Try it
Given the material below, return only the lines starting at the line with "given rising edge." and ending at the line with "into one operation.", exactly as they appear.

>>>

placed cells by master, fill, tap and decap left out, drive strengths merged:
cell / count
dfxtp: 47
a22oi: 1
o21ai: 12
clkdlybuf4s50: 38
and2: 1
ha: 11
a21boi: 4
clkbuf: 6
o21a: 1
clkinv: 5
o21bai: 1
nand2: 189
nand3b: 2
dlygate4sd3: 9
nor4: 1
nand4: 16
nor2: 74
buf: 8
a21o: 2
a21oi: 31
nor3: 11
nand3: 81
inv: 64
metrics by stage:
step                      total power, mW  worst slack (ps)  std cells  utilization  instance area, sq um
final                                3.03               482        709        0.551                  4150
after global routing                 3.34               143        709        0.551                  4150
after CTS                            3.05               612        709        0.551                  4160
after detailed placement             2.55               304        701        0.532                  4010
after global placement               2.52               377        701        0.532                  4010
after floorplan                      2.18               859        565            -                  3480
File: src/rtl/wb_stage.sv
// Writeback stage: registers ALU results, or waits for load data, aligns and extends it, and drives the register-file write port.
// Optional macro WB_INSTRET_EN adds a 32-bit retired-instruction counter output (instret).
module wb_stage #(
    parameter int XLEN = 32
) (
    input  logic            clk,
    input  logic            reset,
    input  logic            in_valid,
    output logic            in_ready,
    input  logic [4:0]      in_rd,
    input  logic            in_reg_write,
    input  logic [XLEN-1:0] in_alu_result,
    input  logic            in_is_load,
    input  logic [2:0]      in_funct3,
    input  logic [1:0]      in_addr_lo,
    input  logic            mem_rvalid,
    input  logic [XLEN-1:0] mem_rdata,
    output logic [4:0]      write_addr,
    output logic [XLEN-1:0] write_data,
    output logic            write_enable,
    output logic            load_err,
`ifdef WB_INSTRET_EN
    output logic [31:0]     instret,
`endif
    output logic            busy
);

    typedef enum logic {IDLE, LOAD_WAIT} state_t;

    state_t      state_reg;
    logic [4:0]  rd_reg;
    logic        reg_write_reg;
    logic [2:0]  funct3_reg;
    logic [1:0]  addr_lo_reg;

    logic [7:0]      byte_lane [4];
    logic [7:0]      byte_sel;
    logic [15:0]     half_sel;
    logic [XLEN-1:0] load_data;
    logic            load_ok;
    logic            accept_alu;
    logic            accept_load;
    logic            load_done;

    genvar gi;
    generate
        for (gi = 0; gi < 4; gi++) begin : g_lane
            assign byte_lane[gi] = mem_rdata[8*gi +: 8];
        end
    endgenerate

    assign in_ready    = (state_reg == IDLE);
    assign busy        = (state_reg == LOAD_WAIT);
    assign accept_alu  = in_ready && in_valid && !in_is_load;
    assign accept_load = in_ready && in_valid && in_is_load;
    assign load_done   = (state_reg == LOAD_WAIT) && mem_rvalid;

    assign byte_sel = byte_lane[addr_lo_reg];
    assign half_sel = addr_lo_reg[1] ? mem_rdata[31:16] : mem_rdata[15:0];

    // Alignment and legality of the pending load, evaluated against the returning word.
    always_comb begin
        load_data = '0;
        load_ok   = 1'b0;
        case (funct3_reg)
            3'b000: begin
                load_data = {{24{byte_sel[7]}}, byte_sel};
                load_ok   = 1'b1;
            end
            3'b001: begin
                load_data = {{16{half_sel[15]}}, half_sel};
                load_ok   = !addr_lo_reg[0];
            end
            3'b010: begin
                load_data = mem_rdata;
                load_ok   = (addr_lo_reg == 2'b00);
            end
            3'b100: begin
                load_data = {24'd0, byte_sel};
                load_ok   = 1'b1;
            end
            3'b101: begin
                load_data = {16'd0, half_sel};
                load_ok   = !addr_lo_reg[0];
            end
            default: begin
                load_data = '0;
                load_ok   = 1'b0;
            end
        endcase
    end

    always_ff @(posedge clk or negedge reset) begin
        if (!reset) begin
            state_reg     <= IDLE;
            rd_reg        <= '0;
            reg_write_reg <= 1'b0;
            funct3_reg    <= '0;
            addr_lo_reg   <= '0;
            write_addr    <= '0;
            write_data    <= '0;
            write_enable  <= 1'b0;
            load_err      <= 1'b0;
        end else begin
            write_enable <= 1'b0;
            load_err     <= 1'b0;
            case (state_reg)
                IDLE: begin
                    if (accept_load) begin
                        rd_reg        <= in_rd;
                        reg_write_reg <= in_reg_write;
                        funct3_reg    <= in_funct3;
                        addr_lo_reg   <= in_addr_lo;
                        state_reg     <= LOAD_WAIT;
                    end else if (accept_alu && in_reg_write && (in_rd != 5'd0)) begin
                        write_enable <= 1'b1;
                        write_addr   <= in_rd;
                        write_data   <= in_alu_result;
                    end
                end
                LOAD_WAIT: begin
                    if (mem_rvalid) begin
                        state_reg <= IDLE;
                        if (!load_ok) begin
                            load_err <= 1'b1;
                        end else if (reg_write_reg && (rd_reg != 5'd0)) begin
                            write_enable <= 1'b1;
                            write_addr   <= rd_reg;
                            write_data   <= load_data;
                        end
                    end
                end
                default: state_reg <= IDLE;
            endcase
        end
    end

`ifdef WB_INSTRET_EN
    // Counts every retirement, including suppressed and faulting writes.
    always_ff @(posedge clk or negedge reset) begin
        if (!reset) begin
            instret <= '0;
        end else if (accept_alu || load_done) begin
            instret <= instret + 32'd1;
        end
    end
`endif

endmodule
$ cat src/rtl/sudc_param_pkg.sv
// Shared definitions for the sudc_param up/down counter family:
// counting-mode constants, the default width and the per-edge operation
// decode used by the top-level priority mux.
package sudc_param_pkg;

  // Behaviour at the count limits, used for the SATURATE parameter.
  localparam int SUDC_MODE_WRAP = 0;
  localparam int SUDC_MODE_SAT  = 1;

  // Default counter width when an instance does not override WIDTH.
  localparam int SUDC_DEFAULT_WIDTH = 8;

  // What the q register does on a given rising edge.
  typedef enum logic [1:0] {
    OP_HOLD  = 2'd0,
    OP_CLEAR = 2'd1,
    OP_LOAD  = 2'd2,
    OP_COUNT = 2'd3
  } sudc_op_e;

  // Resolve the three control inputs into one operation.
  // Clear beats load, and load beats counting.
  function automatic sudc_op_e sudc_select_op(input logic clr,
                                              input logic load,
                                              input logic en);
    sudc_op_e op;
    if (clr)       op = OP_CLEAR;
    else if (load) op = OP_LOAD;
    else if (en)   op = OP_COUNT;
    else           op = OP_HOLD;
    return op;
  endfunction

endpackage : sudc_param_pkg

$ cat src/rtl/sudc_next_val.sv
// Combinational next-count generator for sudc_param.
// Given the current count and direction, produces the value the counter
// moves to on an enabled edge, plus a flag saying whether that step
// touched a limit (wrapped around, or was blocked in saturate mode).
// The increment and decrement are computed one bit wider than the counter,
// so the carry/borrow is the limit test itself and a full-range modulus
// (MAX_VAL = 2**WIDTH-1) cannot alias through truncation.
module sudc_next_val
  import sudc_param_pkg::*;
#(
  parameter int          WIDTH    = SUDC_DEFAULT_WIDTH,
  parameter int unsigned MAX_VAL  = (1 << WIDTH) - 1,
  parameter int          SATURATE = SUDC_MODE_WRAP
) (
  input  logic [WIDTH-1:0] q,
  input  logic             up_down,
  output logic [WIDTH-1:0] next_q,
  output logic             limit_hit
);

  localparam logic [WIDTH:0]   MAX_EXT = (WIDTH + 1)'(MAX_VAL);
  localparam logic [WIDTH-1:0] MAX_Q   = MAX_EXT[WIDTH-1:0];
  localparam bit               SAT     = (SATURATE == SUDC_MODE_SAT);

  logic [WIDTH:0] q_ext;
  logic [WIDTH:0] inc_ext;
  logic [WIDTH:0] dec_ext;
  logic           at_max;
  logic           at_zero;

  assign q_ext   = {1'b0, q};
  assign inc_ext = q_ext + 1'b1;
  assign dec_ext = q_ext - 1'b1;

  // Stepping up past MAX_VAL means the widened sum exceeds it; stepping
  // down from 0 borrows into the extra top bit.
  assign at_max  = (inc_ext > MAX_EXT);
  assign at_zero = dec_ext[WIDTH];

  // Pick the next count for the current direction, handling the limits.
  always_comb begin
    // NOTE: every output gets a default first so no path through the
    // branches below can leave a value unassigned and infer a latch.
    next_q    = q;
    limit_hit = 1'b0;
    if (up_down) begin
      if (at_max) begin
        limit_hit = 1'b1;
        next_q    = SAT ? q : '0;
      end else begin
        next_q = inc_ext[WIDTH-1:0];
      end
    end else begin
      if (at_zero) begin
        limit_hit = 1'b1;
        next_q    = SAT ? q : MAX_Q;
      end else begin
        next_q = dec_ext[WIDTH-1:0];
      end
    end
  end

endmodule : sudc_next_val
[config.mk]
export PLATFORM = sky130hd
export DESIGN_NAME = btn_press_classifier
export DESIGN_NICKNAME = d
export VERILOG_FILES = /design/src/rtl/btn_press_classifier.sv
export SDC_FILE = /design/constraint.sdc
export NUM_CORES = 1
export LEC_CHECK = 0
export CAP_MARGIN = 0
export CORE_MARGIN = 2
export CORE_UTILIZATION = 60
export DETAILED_ROUTE_END_ITERATION = 10
export PLACE_DENSITY = 0.92
export SYNTH_ARGS = -nofsm -noshare
export SYNTH_HDL_FRONTEND = slang
export SYNTH_SLANG_ARGS = --single-unit
[constraint.sdc]
create_clock -name clk -period 6.35 [get_ports clk]
set_input_delay 0.635 -clock clk [delete_from_list [all_inputs] [get_ports clk]]
set_output_delay 0.635 -clock clk [all_outputs]
set_load 0.005 [all_outputs]
$ cat src/rtl/crc32_pkg.sv
// Shared types and widths for the CRC32 Ethernet accelerator byte packer.
package crc32_pkg;
  localparam int WORD_W = 32;
  localparam int BYTE_W = 8;
  localparam int LANES  = 4;

  typedef enum logic [1:0] {IDLE, ACCUM, DROP} packer_state_t;
endpackage

$ cat src/rtl/crc32_byte_packer.sv
// Packs a byte stream LSB-first into 32-bit framed words for the CRC engine; words are registered 1 cycle
// after the completing byte, s_ready is high whenever out of reset. Optional CRC32_PACKER_STATS_EN adds frame counters.
module crc32_byte_packer
  import crc32_pkg::*;
#(
  parameter int          MAX_WORDS = 380,
  parameter logic [7:0]  PAD_BYTE  = 8'h00
) (
  input  logic        clk,
  input  logic        reset,
  input  logic        s_valid,
  output logic        s_ready,
  input  logic [7:0]  s_data,
  input  logic        s_last,
  output logic        word_valid,
  output logic        word_sop,
  output logic        word_last,
  output logic [31:0] word_data,
  output logic [2:0]  word_bytes,
  output logic        word_err
`ifdef CRC32_PACKER_STATS_EN
  ,
  output logic [15:0] frames_ok,
  output logic [15:0] frames_err
`endif
);

  localparam int CNT_W = $clog2(MAX_WORDS + 1);

  packer_state_t       state_q, state_nxt;
  logic [1:0]          lane_q, lane_nxt;
  logic [CNT_W-1:0]    wcnt_q, wcnt_nxt;
  logic [WORD_W-1:0]   hold_q, hold_nxt;

  logic                accept;
  logic [WORD_W-1:0]   asm_word;
  logic                emit_vld, emit_sop, emit_last, emit_err;
  logic [WORD_W-1:0]   emit_dat;
  logic [2:0]          emit_bytes;

  assign s_ready = ~reset;
  assign accept  = s_valid & s_ready;

  // Lanes below the current one come from the hold register, the current lane
  // is the incoming byte, and lanes above are padding for a short tail.
  always_comb begin
    asm_word = '0;
    for (int i = 0; i < LANES; i++) begin
      if (i < int'(lane_q))
        asm_word[i*BYTE_W +: BYTE_W] = hold_q[i*BYTE_W +: BYTE_W];
      else if (i == int'(lane_q))
        asm_word[i*BYTE_W +: BYTE_W] = s_data;
      else
        asm_word[i*BYTE_W +: BYTE_W] = PAD_BYTE;
    end
  end

  always_comb begin
    state_nxt  = state_q;
    lane_nxt   = lane_q;
    wcnt_nxt   = wcnt_q;
    hold_nxt   = hold_q;
    emit_vld   = 1'b0;
    emit_sop   = 1'b0;
    emit_last  = 1'b0;
    emit_err   = 1'b0;
    emit_dat   = '0;
    emit_bytes = '0;

    case (state_q)
      IDLE, ACCUM: begin
        if (accept) begin
          hold_nxt[int'(lane_q)*BYTE_W +: BYTE_W] = s_data;
          if (s_last || lane_q == 2'd3) begin
            emit_vld   = 1'b1;
            emit_sop   = (wcnt_q == '0);
            emit_dat   = asm_word;
            emit_bytes = 3'(lane_q) + 3'd1;
            lane_nxt   = 2'd0;
            if (s_last) begin
              emit_last = 1'b1;
              wcnt_nxt  = '0;
              state_nxt = IDLE;
            end else if (wcnt_q == CNT_W'(MAX_WORDS - 1)) begin
              // Oversize frame: close it here and swallow the remainder.
              emit_last = 1'b1;
              emit_err  = 1'b1;
              wcnt_nxt  = '0;
              state_nxt = DROP;
            end else begin
              wcnt_nxt  = wcnt_q + CNT_W'(1);
              state_nxt = ACCUM;
            end
          end else begin
            lane_nxt  = lane_q + 2'd1;
            state_nxt = ACCUM;
          end
        end
      end
      DROP: begin
        if (accept && s_last)
          state_nxt = IDLE;
      end
      default: state_nxt = IDLE;
    endcase
  end

  always_ff @(posedge clk or posedge reset) begin
    if (reset) begin
      state_q <= IDLE;
      lane_q  <= '0;
      wcnt_q  <= '0;
      hold_q  <= '0;
    end else begin
      state_q <= state_nxt;
      lane_q  <= lane_nxt;
      wcnt_q  <= wcnt_nxt;
      hold_q  <= hold_nxt;
    end
  end

  always_ff @(posedge clk or posedge reset) begin
    if (reset) begin
      word_valid <= 1'b0;
      word_sop   <= 1'b0;
      word_last  <= 1'b0;
      word_err   <= 1'b0;
      word_data  <= '0;
      word_bytes <= '0;
    end else begin
      word_valid <= emit_vld;
      word_sop   <= emit_sop;
      word_last  <= emit_last;
      word_err   <= emit_err;
      word_data  <= emit_dat;
      word_bytes <= emit_bytes;
    end
  end

`ifdef CRC32_PACKER_STATS_EN
  always_ff @(posedge clk or posedge reset) begin
    if (reset) begin
      frames_ok  <= '0;
      frames_err <= '0;
    end else if (word_valid && word_last) begin
      if (word_err) begin
        if (frames_err != 16'hFFFF) frames_err <= frames_err + 16'd1;
      end else begin
        if (frames_ok != 16'hFFFF) frames_ok <= frames_ok + 16'd1;
      end
    end
  end
`endif

endmodule
`config.mk`:
```
export PLATFORM = sky130hd
export DESIGN_NAME = serial_pattern_tx_flat
export DESIGN_NICKNAME = d
export VERILOG_FILES = /design/src/rtl/serial_pattern_tx_if.sv /design/src/rtl/serial_pattern_tx.sv /design/src/flat_wrapper.sv
export SDC_FILE = /design/constraint.sdc
export NUM_CORES = 1
export LEC_CHECK = 0
export BUFFER_PORTS_ARGS = -buffer_cell sky130_fd_sc_hd__buf_4
export CORE_MARGIN = 1
export CORE_UTILIZATION = 59
export CTS_CLUSTER_DIAMETER = 80
export DETAILED_ROUTE_END_ITERATION = 10
export PLACE_DENSITY = 0.84
export SLEW_MARGIN = 10
export SYNTH_ARGS = -nofsm -noshare
export SYNTH_HDL_FRONTEND = slang
export SYNTH_SLANG_ARGS = --single-unit
export TNS_END_PERCENT = 50
```
`constraint.sdc`:
```
create_clock -name clk -period 4.2 [get_ports clk]
set_clock_uncertainty 0.05 [all_clocks]
set_input_delay 0.21 -clock clk [delete_from_list [all_inputs] [get_ports clk]]
set_output_delay 0.21 -clock clk [all_outputs]
set_load 0.02 [all_outputs]
```
`config.mk`:
```
export PLATFORM = sky130hd
export DESIGN_NAME = led_blinker
export DESIGN_NICKNAME = d
export VERILOG_FILES = /design/src/rtl/led_blinker.sv
export SDC_FILE = /design/constraint.sdc
export NUM_CORES = 1
export LEC_CHECK = 0
export CAP_MARGIN = 20
export CORE_MARGIN = 2
export CORE_UTILIZATION = 45
export CTS_BUF_LIST = sky130_fd_sc_hd__clkbuf_2 sky130_fd_sc_hd__clkbuf_4 sky130_fd_sc_hd__clkbuf_8
export DETAILED_ROUTE_END_ITERATION = 7
export GPL_TIMING_DRIVEN = 0
export PLACE_DENSITY = 0.64
export SLEW_MARGIN = 20
export SYNTH_ARGS = -nofsm -noshare
export SYNTH_HDL_FRONTEND = slang
export SYNTH_SLANG_ARGS = --single-unit
```
`constraint.sdc`:
```
create_clock -name i_clock -period 7.9 [get_ports i_clock]
set_input_delay 0.79 -clock i_clock [delete_from_list [all_inputs] [get_ports i_clock]]
set_output_delay 0.79 -clock i_clock [all_outputs]
set_load 0.02 [all_outputs]
```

<<<

Task solution
  // What the q register does on a given rising edge.
  typedef enum logic [1:0] {
    OP_HOLD  = 2'd0,
    OP_CLEAR = 2'd1,
    OP_LOAD  = 2'd2,
    OP_COUNT = 2'd3
  } sudc_op_e;

  // Resolve the three control inputs into one operation.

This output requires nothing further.